Collected data

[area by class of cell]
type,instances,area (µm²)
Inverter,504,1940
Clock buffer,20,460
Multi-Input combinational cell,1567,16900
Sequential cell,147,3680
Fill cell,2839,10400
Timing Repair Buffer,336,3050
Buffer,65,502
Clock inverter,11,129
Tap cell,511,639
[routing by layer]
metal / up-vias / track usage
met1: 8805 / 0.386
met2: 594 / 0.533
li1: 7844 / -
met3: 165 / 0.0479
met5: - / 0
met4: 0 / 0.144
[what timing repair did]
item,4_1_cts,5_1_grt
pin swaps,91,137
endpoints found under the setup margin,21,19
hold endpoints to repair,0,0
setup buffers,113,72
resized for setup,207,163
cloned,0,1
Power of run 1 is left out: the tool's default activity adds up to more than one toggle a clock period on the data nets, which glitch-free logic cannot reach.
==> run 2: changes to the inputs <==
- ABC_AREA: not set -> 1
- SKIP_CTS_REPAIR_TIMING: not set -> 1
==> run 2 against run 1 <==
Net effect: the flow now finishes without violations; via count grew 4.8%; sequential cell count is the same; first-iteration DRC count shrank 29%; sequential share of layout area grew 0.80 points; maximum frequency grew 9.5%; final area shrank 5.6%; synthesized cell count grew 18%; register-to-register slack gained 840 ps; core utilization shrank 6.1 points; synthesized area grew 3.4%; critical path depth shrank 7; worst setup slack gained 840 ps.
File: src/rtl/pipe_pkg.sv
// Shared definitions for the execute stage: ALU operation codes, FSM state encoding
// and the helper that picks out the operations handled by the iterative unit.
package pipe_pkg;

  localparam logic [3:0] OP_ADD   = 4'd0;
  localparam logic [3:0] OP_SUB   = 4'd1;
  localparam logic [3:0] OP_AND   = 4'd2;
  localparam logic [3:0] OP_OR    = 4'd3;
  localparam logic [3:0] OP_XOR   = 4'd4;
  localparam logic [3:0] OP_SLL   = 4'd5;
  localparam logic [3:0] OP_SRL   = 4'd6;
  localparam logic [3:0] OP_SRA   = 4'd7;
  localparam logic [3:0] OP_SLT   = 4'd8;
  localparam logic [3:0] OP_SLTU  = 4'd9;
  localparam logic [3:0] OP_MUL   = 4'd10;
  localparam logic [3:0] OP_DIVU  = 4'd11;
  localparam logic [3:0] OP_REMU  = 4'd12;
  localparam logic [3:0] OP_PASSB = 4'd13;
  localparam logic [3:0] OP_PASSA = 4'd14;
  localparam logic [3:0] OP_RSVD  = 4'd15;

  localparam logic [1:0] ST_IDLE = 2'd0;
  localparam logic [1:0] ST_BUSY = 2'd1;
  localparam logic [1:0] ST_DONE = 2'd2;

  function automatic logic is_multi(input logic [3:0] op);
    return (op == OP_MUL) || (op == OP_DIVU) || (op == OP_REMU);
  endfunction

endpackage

* * *

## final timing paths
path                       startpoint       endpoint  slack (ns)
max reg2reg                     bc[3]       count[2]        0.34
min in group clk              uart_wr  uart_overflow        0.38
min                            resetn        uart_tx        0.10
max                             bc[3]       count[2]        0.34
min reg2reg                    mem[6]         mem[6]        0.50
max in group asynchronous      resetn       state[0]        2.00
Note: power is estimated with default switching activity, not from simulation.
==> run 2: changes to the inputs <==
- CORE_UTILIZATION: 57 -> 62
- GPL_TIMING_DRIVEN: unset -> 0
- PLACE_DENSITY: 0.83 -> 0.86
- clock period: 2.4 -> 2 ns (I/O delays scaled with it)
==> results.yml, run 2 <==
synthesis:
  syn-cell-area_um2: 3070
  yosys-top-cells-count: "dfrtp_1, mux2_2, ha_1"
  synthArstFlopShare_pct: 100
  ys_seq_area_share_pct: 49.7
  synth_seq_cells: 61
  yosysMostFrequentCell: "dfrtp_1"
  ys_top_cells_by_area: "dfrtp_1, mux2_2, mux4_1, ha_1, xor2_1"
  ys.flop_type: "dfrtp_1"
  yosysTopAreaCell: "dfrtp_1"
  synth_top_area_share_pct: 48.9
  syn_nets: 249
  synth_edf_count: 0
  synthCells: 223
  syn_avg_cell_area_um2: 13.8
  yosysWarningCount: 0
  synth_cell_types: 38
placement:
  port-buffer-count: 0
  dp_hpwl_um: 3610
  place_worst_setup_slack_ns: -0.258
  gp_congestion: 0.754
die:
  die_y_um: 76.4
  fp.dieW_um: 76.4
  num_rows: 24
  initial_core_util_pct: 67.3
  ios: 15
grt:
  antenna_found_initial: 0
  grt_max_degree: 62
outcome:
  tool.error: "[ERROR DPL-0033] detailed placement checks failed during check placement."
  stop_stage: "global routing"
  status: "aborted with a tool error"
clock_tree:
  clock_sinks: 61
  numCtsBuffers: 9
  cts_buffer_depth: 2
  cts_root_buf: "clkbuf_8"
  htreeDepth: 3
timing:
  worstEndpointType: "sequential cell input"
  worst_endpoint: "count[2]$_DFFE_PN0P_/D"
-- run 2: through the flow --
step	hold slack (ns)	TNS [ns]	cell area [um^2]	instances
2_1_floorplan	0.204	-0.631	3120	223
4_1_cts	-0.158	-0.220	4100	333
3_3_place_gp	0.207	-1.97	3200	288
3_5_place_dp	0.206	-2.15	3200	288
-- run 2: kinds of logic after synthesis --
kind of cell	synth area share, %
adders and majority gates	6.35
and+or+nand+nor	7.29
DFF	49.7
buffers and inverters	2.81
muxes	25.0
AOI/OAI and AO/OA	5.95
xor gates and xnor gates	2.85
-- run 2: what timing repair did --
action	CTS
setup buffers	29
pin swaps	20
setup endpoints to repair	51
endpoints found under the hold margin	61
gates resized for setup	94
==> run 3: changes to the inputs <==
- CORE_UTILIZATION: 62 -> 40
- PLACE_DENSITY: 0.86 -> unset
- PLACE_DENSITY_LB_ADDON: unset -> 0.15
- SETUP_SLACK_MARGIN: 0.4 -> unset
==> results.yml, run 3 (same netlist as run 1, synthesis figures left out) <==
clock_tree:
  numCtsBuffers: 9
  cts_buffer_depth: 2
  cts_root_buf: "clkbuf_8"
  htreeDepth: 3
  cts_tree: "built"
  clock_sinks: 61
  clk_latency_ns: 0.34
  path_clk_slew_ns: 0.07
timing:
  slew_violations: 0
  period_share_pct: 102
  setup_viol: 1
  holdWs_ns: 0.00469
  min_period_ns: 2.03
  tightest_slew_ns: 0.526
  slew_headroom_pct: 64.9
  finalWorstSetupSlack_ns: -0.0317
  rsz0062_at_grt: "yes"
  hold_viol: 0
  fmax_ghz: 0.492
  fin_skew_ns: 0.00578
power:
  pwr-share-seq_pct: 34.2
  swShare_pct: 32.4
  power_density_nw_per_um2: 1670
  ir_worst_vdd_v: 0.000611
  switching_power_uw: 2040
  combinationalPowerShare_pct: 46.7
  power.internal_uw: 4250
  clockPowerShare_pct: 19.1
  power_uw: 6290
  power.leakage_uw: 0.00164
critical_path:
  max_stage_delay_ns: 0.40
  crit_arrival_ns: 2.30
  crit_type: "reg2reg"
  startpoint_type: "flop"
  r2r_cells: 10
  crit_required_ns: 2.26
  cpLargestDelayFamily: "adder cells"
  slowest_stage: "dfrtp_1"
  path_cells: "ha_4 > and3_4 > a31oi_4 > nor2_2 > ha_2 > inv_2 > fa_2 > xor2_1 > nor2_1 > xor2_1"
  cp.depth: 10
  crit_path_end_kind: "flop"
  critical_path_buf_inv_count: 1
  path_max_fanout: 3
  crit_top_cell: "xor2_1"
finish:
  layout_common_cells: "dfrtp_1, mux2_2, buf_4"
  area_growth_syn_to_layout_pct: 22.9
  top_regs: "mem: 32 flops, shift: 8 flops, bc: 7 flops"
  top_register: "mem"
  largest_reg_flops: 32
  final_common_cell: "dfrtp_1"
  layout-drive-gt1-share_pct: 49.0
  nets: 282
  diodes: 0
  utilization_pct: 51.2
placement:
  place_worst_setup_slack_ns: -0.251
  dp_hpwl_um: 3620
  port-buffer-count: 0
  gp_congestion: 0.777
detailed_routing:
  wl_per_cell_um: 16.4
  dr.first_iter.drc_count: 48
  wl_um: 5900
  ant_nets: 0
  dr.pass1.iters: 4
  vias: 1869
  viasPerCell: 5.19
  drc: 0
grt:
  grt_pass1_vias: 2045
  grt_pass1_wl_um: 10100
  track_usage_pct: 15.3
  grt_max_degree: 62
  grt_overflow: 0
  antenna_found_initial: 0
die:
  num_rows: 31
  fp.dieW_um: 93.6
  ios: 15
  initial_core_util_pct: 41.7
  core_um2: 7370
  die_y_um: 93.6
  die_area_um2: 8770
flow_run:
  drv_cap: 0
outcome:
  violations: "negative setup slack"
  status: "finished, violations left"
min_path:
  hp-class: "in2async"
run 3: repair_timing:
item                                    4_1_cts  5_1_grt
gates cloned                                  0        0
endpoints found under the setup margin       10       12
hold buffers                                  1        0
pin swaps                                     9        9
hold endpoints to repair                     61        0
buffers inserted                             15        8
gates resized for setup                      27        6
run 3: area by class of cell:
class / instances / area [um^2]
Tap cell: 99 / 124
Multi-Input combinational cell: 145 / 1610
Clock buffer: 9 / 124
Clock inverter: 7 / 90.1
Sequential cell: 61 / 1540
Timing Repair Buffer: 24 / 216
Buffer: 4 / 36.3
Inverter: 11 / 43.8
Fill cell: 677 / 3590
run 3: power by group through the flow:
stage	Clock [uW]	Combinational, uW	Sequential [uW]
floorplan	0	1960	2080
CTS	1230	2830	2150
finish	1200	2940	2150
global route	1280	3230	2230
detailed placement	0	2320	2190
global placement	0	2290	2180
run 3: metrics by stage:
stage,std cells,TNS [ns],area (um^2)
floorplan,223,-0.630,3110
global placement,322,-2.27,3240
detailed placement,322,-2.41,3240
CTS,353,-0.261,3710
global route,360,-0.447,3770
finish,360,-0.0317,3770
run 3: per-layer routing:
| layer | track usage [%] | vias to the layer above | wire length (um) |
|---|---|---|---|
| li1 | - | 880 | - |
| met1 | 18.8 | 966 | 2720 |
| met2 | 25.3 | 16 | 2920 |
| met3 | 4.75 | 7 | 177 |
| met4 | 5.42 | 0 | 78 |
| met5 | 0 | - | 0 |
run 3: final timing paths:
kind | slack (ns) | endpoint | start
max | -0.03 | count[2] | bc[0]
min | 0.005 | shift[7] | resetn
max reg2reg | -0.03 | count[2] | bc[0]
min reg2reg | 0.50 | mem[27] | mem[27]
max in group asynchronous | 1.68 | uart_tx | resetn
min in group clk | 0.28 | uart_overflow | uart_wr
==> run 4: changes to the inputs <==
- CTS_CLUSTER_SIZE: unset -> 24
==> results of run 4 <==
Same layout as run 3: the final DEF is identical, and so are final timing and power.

REQUIRED WORK
Reproduce the lines above, beginning at the line with "period_share_pct: 102" and stopping after the line with "r2r_cells: 10", exactly as they are.

ANSWER TO THIS EXERCISE
  period_share_pct: 102
  setup_viol: 1
  holdWs_ns: 0.00469
  min_period_ns: 2.03
  tightest_slew_ns: 0.526
  slew_headroom_pct: 64.9
  finalWorstSetupSlack_ns: -0.0317
  rsz0062_at_grt: "yes"
  hold_viol: 0
  fmax_ghz: 0.492
  fin_skew_ns: 0.00578
power:
  pwr-share-seq_pct: 34.2
  swShare_pct: 32.4
  power_density_nw_per_um2: 1670
  ir_worst_vdd_v: 0.000611
  switching_power_uw: 2040
  combinationalPowerShare_pct: 46.7
  power.internal_uw: 4250
  clockPowerShare_pct: 19.1
  power_uw: 6290
  power.leakage_uw: 0.00164
critical_path:
  max_stage_delay_ns: 0.40
  crit_arrival_ns: 2.30
  crit_type: "reg2reg"
  startpoint_type: "flop"
  r2r_cells: 10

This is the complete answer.